Supplied material Start Marker
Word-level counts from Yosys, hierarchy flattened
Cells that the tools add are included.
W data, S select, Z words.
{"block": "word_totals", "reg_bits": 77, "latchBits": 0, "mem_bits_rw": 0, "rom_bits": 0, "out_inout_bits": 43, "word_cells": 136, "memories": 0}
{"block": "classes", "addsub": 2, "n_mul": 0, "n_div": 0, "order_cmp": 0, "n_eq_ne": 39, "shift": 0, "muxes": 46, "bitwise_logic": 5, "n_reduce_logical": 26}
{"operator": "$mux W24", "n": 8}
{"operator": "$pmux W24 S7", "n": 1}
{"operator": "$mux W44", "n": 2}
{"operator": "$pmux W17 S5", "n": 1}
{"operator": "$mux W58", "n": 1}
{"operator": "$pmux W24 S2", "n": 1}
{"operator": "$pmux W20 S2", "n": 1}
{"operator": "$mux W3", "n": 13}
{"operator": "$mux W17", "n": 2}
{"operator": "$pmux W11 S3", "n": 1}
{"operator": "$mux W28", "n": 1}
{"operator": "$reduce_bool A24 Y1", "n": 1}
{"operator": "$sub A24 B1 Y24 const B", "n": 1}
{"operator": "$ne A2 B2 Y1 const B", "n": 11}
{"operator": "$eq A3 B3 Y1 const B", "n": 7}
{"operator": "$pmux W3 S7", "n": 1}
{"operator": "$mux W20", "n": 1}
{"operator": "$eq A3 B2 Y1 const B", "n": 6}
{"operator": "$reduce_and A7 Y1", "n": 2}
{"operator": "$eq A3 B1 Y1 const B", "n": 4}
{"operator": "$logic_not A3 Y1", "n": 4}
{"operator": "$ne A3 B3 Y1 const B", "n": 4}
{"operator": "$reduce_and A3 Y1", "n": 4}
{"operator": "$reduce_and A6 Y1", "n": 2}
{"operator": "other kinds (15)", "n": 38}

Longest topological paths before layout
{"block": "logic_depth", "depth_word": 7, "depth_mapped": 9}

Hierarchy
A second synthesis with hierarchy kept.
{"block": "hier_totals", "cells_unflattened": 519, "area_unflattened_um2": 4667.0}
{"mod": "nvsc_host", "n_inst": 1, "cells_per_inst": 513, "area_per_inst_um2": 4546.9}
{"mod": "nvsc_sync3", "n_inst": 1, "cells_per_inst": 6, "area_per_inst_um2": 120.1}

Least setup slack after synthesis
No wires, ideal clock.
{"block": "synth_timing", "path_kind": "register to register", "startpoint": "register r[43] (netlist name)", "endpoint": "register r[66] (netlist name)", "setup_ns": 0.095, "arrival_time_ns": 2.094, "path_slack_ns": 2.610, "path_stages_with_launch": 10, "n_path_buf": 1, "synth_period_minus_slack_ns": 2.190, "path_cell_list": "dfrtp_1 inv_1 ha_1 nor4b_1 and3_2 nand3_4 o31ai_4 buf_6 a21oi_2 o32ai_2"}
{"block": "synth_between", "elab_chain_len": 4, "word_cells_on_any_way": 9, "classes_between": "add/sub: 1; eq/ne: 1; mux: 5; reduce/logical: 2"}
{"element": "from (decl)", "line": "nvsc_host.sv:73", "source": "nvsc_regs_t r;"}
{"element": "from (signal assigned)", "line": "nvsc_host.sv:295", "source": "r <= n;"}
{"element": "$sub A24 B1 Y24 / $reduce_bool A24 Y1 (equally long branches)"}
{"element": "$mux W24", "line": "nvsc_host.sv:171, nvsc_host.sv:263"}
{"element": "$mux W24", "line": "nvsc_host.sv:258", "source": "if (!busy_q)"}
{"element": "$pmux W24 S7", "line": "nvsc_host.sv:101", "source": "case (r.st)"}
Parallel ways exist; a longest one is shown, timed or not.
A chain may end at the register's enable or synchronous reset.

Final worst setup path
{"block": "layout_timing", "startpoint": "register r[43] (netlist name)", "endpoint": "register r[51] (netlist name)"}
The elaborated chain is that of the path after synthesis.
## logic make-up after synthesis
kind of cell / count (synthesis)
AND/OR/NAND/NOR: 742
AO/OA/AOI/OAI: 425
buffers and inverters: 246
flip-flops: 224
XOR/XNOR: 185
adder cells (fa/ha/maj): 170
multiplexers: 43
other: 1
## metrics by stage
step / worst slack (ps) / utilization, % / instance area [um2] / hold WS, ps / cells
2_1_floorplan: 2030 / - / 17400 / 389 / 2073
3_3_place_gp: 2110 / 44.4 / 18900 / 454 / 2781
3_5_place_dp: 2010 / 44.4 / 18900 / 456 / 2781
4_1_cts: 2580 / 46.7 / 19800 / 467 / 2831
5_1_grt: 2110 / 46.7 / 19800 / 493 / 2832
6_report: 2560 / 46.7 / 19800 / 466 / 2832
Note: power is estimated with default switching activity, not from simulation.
===== src/pkg/uiei_pkg.sv =====
// ****************************************************************
// Constants and carriers for the UART interrupt enable/identify block
// ****************************************************************
`default_nettype none
package uiei_pkg;

  // ****************************************************************
  // Register port geometry and offsets
  // ****************************************************************
  localparam int unsigned ADDR_W          = 4;
  localparam int unsigned DATA_W          = 8;
  localparam logic [3:0]  REG_ENABLE_OFS  = 4'h1;  // Enable, line_control[7]=0
  localparam logic [3:0]  REG_DIVHI_OFS   = 4'h1;  // Divisor high, line_control[7]=1
  localparam logic [3:0]  REG_IDENT_OFS   = 4'h2;  // Identification, line_control[7]=0

  // ****************************************************************
  // Reset values
  // ****************************************************************
  localparam logic [7:0]  ENABLE_RST      = 8'h00;
  localparam logic [7:0]  IDENT_RST       = 8'h01;
  localparam logic [7:0]  DIVHI_RST       = 8'h00;
  localparam logic [7:0]  RDATA_RST       = 8'h00;

  // ****************************************************************
  // Enable register field positions
  // ****************************************************************
  localparam int unsigned EN_RXDATA_BIT   = 0;
  localparam int unsigned EN_TXRDY_BIT    = 1;
  localparam int unsigned EN_LINE_BIT     = 2;
  localparam int unsigned EN_MODEM_BIT    = 3;
  localparam int unsigned EN_SLEEP_BIT    = 4;
  localparam int unsigned EN_SWFC_BIT     = 5;
  localparam int unsigned EN_RTSDTR_BIT   = 6;
  localparam int unsigned EN_CTSDSR_BIT   = 7;
  localparam logic [7:0]  EN_LOW_MASK     = 8'h0f;  // Always writable
  localparam logic [7:0]  EN_HIGH_MASK    = 8'hf0;  // Needs enhanced functions

  // ****************************************************************
  // Identification codes, bits 5:0, bit 0 low means pending
  // ****************************************************************
  localparam logic [5:0]  ID_NONE         = 6'h01;
  localparam logic [5:0]  ID_LINE_ERR     = 6'h06;
  localparam logic [5:0]  ID_RX_TIMEOUT   = 6'h0c;
  localparam logic [5:0]  ID_RX_DATA      = 6'h04;
  localparam logic [5:0]  ID_TX_READY     = 6'h02;
  localparam logic [5:0]  ID_MODEM        = 6'h00;
  localparam logic [5:0]  ID_PIN_CHANGE   = 6'h30;
  localparam logic [5:0]  ID_SWFC         = 6'h10;
  localparam logic [5:0]  ID_CTS_RTS      = 6'h20;

  // ****************************************************************
  // Carriers
  // ****************************************************************
  // Interrupt sources after enable gating, highest priority first
  typedef struct packed {
    logic line_err;
    logic rx_timeout;
    logic rx_data;
    logic tx_ready;
    logic modem;
    logic pin_change;
    logic swfc;
    logic cts_rts;
  } uiei_src_s;

  // Sleep entry and wake conditions from the channel
  typedef struct packed {
    logic modem_quiet;
    logic modem_toggle;
    logic rx_pin;
    logic tx_fifo_empty;
    logic rx_fifo_empty;
    logic tx_fifo_write;
  } uiei_sleep_s;

endpackage
`default_nettype wire


===== src/hdl/uiei_prio_enc.sv =====
`timescale 1ns/1ps
`default_nettype none
// ****************************************************************
// Priority encoder for the identification code
// ****************************************************************
module uiei_prio_enc
  import uiei_pkg::*;
(
  // Gated sources
  input  wire uiei_src_s  src,
  // Encoded result
  output logic [5:0]      id_code,
  output logic            any_pending
);

  // Only the highest pending source is reported
  function automatic logic [5:0] encode(input uiei_src_s s);
    logic [5:0] c;
    c = ID_NONE;
    if (s.line_err) begin
      c = ID_LINE_ERR;      // Level 1
    end else if (s.rx_timeout) begin
      c = ID_RX_TIMEOUT;    // Level 2
    end else if (s.rx_data) begin
      c = ID_RX_DATA;       // Level 2
    end else if (s.tx_ready) begin
      c = ID_TX_READY;      // Level 3
    end else if (s.modem) begin
      c = ID_MODEM;         // Level 4
    end else if (s.pin_change) begin
      c = ID_PIN_CHANGE;    // Level 5
    end else if (s.swfc) begin
      c = ID_SWFC;          // Level 6
    end else if (s.cts_rts) begin
      c = ID_CTS_RTS;       // Level 7
    end
    return c;
  endfunction

  // Bit 0 of the code reads zero exactly when something is pending
  always_comb begin
    id_code     = encode(src);
    any_pending = |src;
  end

endmodule
`default_nettype wire


===== src/hdl/uiei_top.sv =====
`timescale 1ns/1ps
`default_nettype none
module uiei_top
  import uiei_pkg::*;
(
  // Clock and resets
  input  wire logic              clk_sys,
  input  wire logic              sys_rst,
  input  wire logic              soft_rst,
  // Register port
  input  wire logic [ADDR_W-1:0] reg_addr,
  input  wire logic              reg_wr_stb,
  input  wire logic              reg_rd_stb,
  input  wire logic [DATA_W-1:0] reg_wdata,
  output logic      [DATA_W-1:0] reg_rdata,
  // Configuration from neighbouring registers
  input  wire logic              divisor_access,
  input  wire logic              enhanced_enable,
  input  wire logic              fifo_enable,
  // Raw events from the channel
  input  wire logic              line_err,
  input  wire logic              rx_timeout,
  input  wire logic              rx_data_avail,
  input  wire logic              tx_holding_empty,
  input  wire logic              tx_space_above_trig,
  input  wire logic              modem_change,
  input  wire logic              pin_change,
  input  wire logic              xoff_detect,
  input  wire logic              xon_detect,
  input  wire logic              special_detect,
  input  wire logic              cts_dsr_inactive,
  input  wire logic              rts_dtr_inactive,
  // Sleep conditions
  input  wire uiei_sleep_s       sleep_cond,
  // Status and clock control
  output logic                   irq_pending,
  output logic      [7:0]        divisor_high,
  output logic                   fifo_mode,
  output logic                   sleep_active,
  output logic                   osc_enable,
  output logic                   uart_clk_enable
);

  // ****************************************************************
  // Decode helpers
  // ****************************************************************
  // Shared by write and read paths so both agree on the map
  function automatic logic hit_enable(input logic [ADDR_W-1:0] a, input logic dl);
    return (a == REG_ENABLE_OFS) && !dl;
  endfunction

  function automatic logic hit_divhi(input logic [ADDR_W-1:0] a, input logic dl);
    return (a == REG_DIVHI_OFS) && dl;
  endfunction

  function automatic logic hit_ident(input logic [ADDR_W-1:0] a, input logic dl);
    return (a == REG_IDENT_OFS) && !dl;
  endfunction

  typedef enum logic [0:0] {
    AWAKE,
    ASLEEP
  } uiei_sleep_e;

  // ****************************************************************
  // Declarations
  // ****************************************************************
  logic        [7:0] enable_ff;
  logic        [7:0] nxt_enable;
  logic        [7:0] divhi_ff;
  logic        [7:0] nxt_divhi;
  logic              xoff_flag_ff;
  logic              nxt_xoff_flag;
  logic              special_flag_ff;
  logic              nxt_special_flag;
  logic              cts_flag_ff;
  logic              nxt_cts_flag;
  logic              rts_flag_ff;
  logic              nxt_rts_flag;
  uiei_sleep_e       sleep_ff;
  uiei_sleep_e       nxt_sleep;
  logic        [7:0] rdata_ff;
  logic        [7:0] nxt_rdata;
  logic              wr_enable;
  logic              wr_divhi;
  logic              rd_ident;
  logic              tx_ready_raw;
  logic              wake_event;
  logic              sleep_ok;
  logic        [5:0] id_code;
  logic              any_pending;
  logic        [7:0] ident_value;
  uiei_src_s         src;

  // ****************************************************************
  // Access strobes
  // ****************************************************************
  // Writes and reads qualified by address and divisor window
  always_comb begin
    wr_enable = reg_wr_stb && hit_enable(reg_addr, divisor_access);
    wr_divhi  = reg_wr_stb && hit_divhi(reg_addr, divisor_access);
    rd_ident  = reg_rd_stb && hit_ident(reg_addr, divisor_access);
  end

  // ****************************************************************
  // Enable and divisor registers
  // ****************************************************************
  // Upper nibble keeps its value unless enhanced functions are on
  always_comb begin
    nxt_enable = enable_ff;
    nxt_divhi  = divhi_ff;
    if (wr_enable) begin
      nxt_enable = (enable_ff & ~EN_LOW_MASK) | (reg_wdata & EN_LOW_MASK);
      if (enhanced_enable) begin
        nxt_enable = reg_wdata;
      end
    end
    if (soft_rst) begin
      nxt_enable = ENABLE_RST;
    end
    // Divisor is deliberately untouched by the software reset
    if (wr_divhi) begin
      nxt_divhi = reg_wdata;
    end
  end

  // Only the asynchronous power-on reset clears the divisor byte
  always_ff @(posedge clk_sys or posedge sys_rst) begin
    if (sys_rst) begin
      enable_ff <= ENABLE_RST;
      divhi_ff  <= DIVHI_RST;
    end else begin
      enable_ff <= nxt_enable;
      divhi_ff  <= nxt_divhi;
    end
  end

  // ****************************************************************
  // Sticky event flags
  // ****************************************************************
  // Set beats an xon or read clear in the same cycle so no event is lost; software reset beats set
  always_comb begin
    nxt_xoff_flag    = xoff_flag_ff;
    nxt_special_flag = special_flag_ff;
    nxt_cts_flag     = cts_flag_ff;
    nxt_rts_flag     = rts_flag_ff;
    if (xon_detect) begin
      nxt_xoff_flag = 1'b0;
    end
    if (rd_ident) begin
      nxt_special_flag = 1'b0;
    end
    // Level 7 causes drop once software has seen their code
    if (rd_ident && (id_code == ID_CTS_RTS)) begin
      nxt_cts_flag = 1'b0;
      nxt_rts_flag = 1'b0;
    end
    if (xoff_detect) begin
      nxt_xoff_flag = 1'b1;
    end
    if (special_detect) begin
      nxt_special_flag = 1'b1;
    end
    if (cts_dsr_inactive) begin
      nxt_cts_flag = 1'b1;
    end
    if (rts_dtr_inactive) begin
      nxt_rts_flag = 1'b1;
    end
    if (soft_rst) begin
      nxt_xoff_flag    = 1'b0;
      nxt_special_flag = 1'b0;
      nxt_cts_flag     = 1'b0;
      nxt_rts_flag     = 1'b0;
    end
  end

  always_ff @(posedge clk_sys or posedge sys_rst) begin
    if (sys_rst) begin
      xoff_flag_ff    <= 1'b0;
      special_flag_ff <= 1'b0;
      cts_flag_ff     <= 1'b0;
      rts_flag_ff     <= 1'b0;
    end else begin
      xoff_flag_ff    <= nxt_xoff_flag;
      special_flag_ff <= nxt_special_flag;
      cts_flag_ff     <= nxt_cts_flag;
      rts_flag_ff     <= nxt_rts_flag;
    end
  end

  // ****************************************************************
  // Source gating
  // ****************************************************************
  // Transmit ready source depends on FIFO mode
  always_comb begin
    tx_ready_raw = fifo_enable ? tx_space_above_trig : tx_holding_empty;
    fifo_mode    = fifo_enable;
  end

  // Enhanced codes use bits 5:4, so they only appear with enhanced functions on
  always_comb begin
    src.line_err   = line_err      && enable_ff[EN_LINE_BIT];
    src.rx_timeout = rx_timeout    && enable_ff[EN_RXDATA_BIT];
    src.rx_data    = rx_data_avail && enable_ff[EN_RXDATA_BIT];
    src.tx_ready   = tx_ready_raw  && enable_ff[EN_TXRDY_BIT];
    src.modem      = modem_change  && enable_ff[EN_MODEM_BIT];
    src.pin_change = pin_change    && enhanced_enable;
    src.swfc       = (xoff_flag_ff || special_flag_ff)
                     && enable_ff[EN_SWFC_BIT] && enhanced_enable;
    src.cts_rts    = ((cts_flag_ff && enable_ff[EN_CTSDSR_BIT])
                     || (rts_flag_ff && enable_ff[EN_RTSDTR_BIT]))
                     && enhanced_enable;
  end

  // ****************************************************************
  // Identification
  // ****************************************************************
  uiei_prio_enc u_prio (
    .src         (src),
    .id_code     (id_code),
    .any_pending (any_pending)
  );

  // FIFO enable is mirrored twice at the top of the byte
  always_comb begin
    ident_value = {fifo_enable, fifo_enable, id_code};
    irq_pending = any_pending;
  end

  // ****************************************************************
  // Sleep control
  // ****************************************************************
  // Wake events are watched on the always-on system clock
  always_comb begin
    sleep_ok   = enable_ff[EN_SLEEP_BIT] && enhanced_enable && !any_pending
                 && sleep_cond.modem_quiet && sleep_cond.rx_pin
                 && sleep_cond.tx_fifo_empty && sleep_cond.rx_fifo_empty;
    wake_event = sleep_cond.modem_toggle || !sleep_cond.rx_pin
                 || sleep_cond.tx_fifo_write;
    nxt_sleep  = sleep_ff;
    unique case (sleep_ff)
      AWAKE: begin
        if (sleep_ok && !wake_event) begin
          nxt_sleep = ASLEEP;
        end
      end
      ASLEEP: begin
        if (wake_event || !enable_ff[EN_SLEEP_BIT] || !enhanced_enable) begin
          nxt_sleep = AWAKE;
        end
      end
    endcase
    if (soft_rst) begin
      nxt_sleep = AWAKE;
    end
  end

  always_ff @(posedge clk_sys or posedge sys_rst) begin
    if (sys_rst) begin
      sleep_ff <= AWAKE;
    end else begin
      sleep_ff <= nxt_sleep;
    end
  end

  // Clock gates are plain decodes of the registered state
  always_comb begin
    sleep_active    = (sleep_ff == ASLEEP);
    osc_enable      = (sleep_ff == AWAKE);
    uart_clk_enable = (sleep_ff == AWAKE);
  end

  // ****************************************************************
  // Read back
  // ****************************************************************
  // Registered read data; unmapped addresses answer zero
  always_comb begin
    nxt_rdata = rdata_ff;
    if (reg_rd_stb) begin
      nxt_rdata = RDATA_RST;
      if (hit_enable(reg_addr, divisor_access)) begin
        nxt_rdata = enable_ff;
      end else if (hit_divhi(reg_addr, divisor_access)) begin
        nxt_rdata = divhi_ff;
      end else if (hit_ident(reg_addr, divisor_access)) begin
        nxt_rdata = ident_value;
      end
    end
  end

  // Data holds until the next read strobe
  always_ff @(posedge clk_sys or posedge sys_rst) begin
    if (sys_rst) begin
      rdata_ff <= RDATA_RST;
    end else begin
      rdata_ff <= nxt_rdata;
    end
  end

  always_comb begin
    reg_rdata    = rdata_ff;
    divisor_high = divhi_ff;
  end

endmodule
`default_nettype wire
Supplied material End Marker
■ **Aim of the task**:
From the entries above, print the lines beginning at the one with "flip-flops: 224" and stopping after the one with "3_5_place_dp: 2010 /", exactly as written and with nothing else.

■ **Your solution**:
flip-flops: 224
XOR/XNOR: 185
adder cells (fa/ha/maj): 170
multiplexers: 43
other: 1
## metrics by stage
step / worst slack (ps) / utilization, % / instance area [um2] / hold WS, ps / cells
2_1_floorplan: 2030 / - / 17400 / 389 / 2073
3_3_place_gp: 2110 / 44.4 / 18900 / 454 / 2781
3_5_place_dp: 2010 / 44.4 / 18900 / 456 / 2781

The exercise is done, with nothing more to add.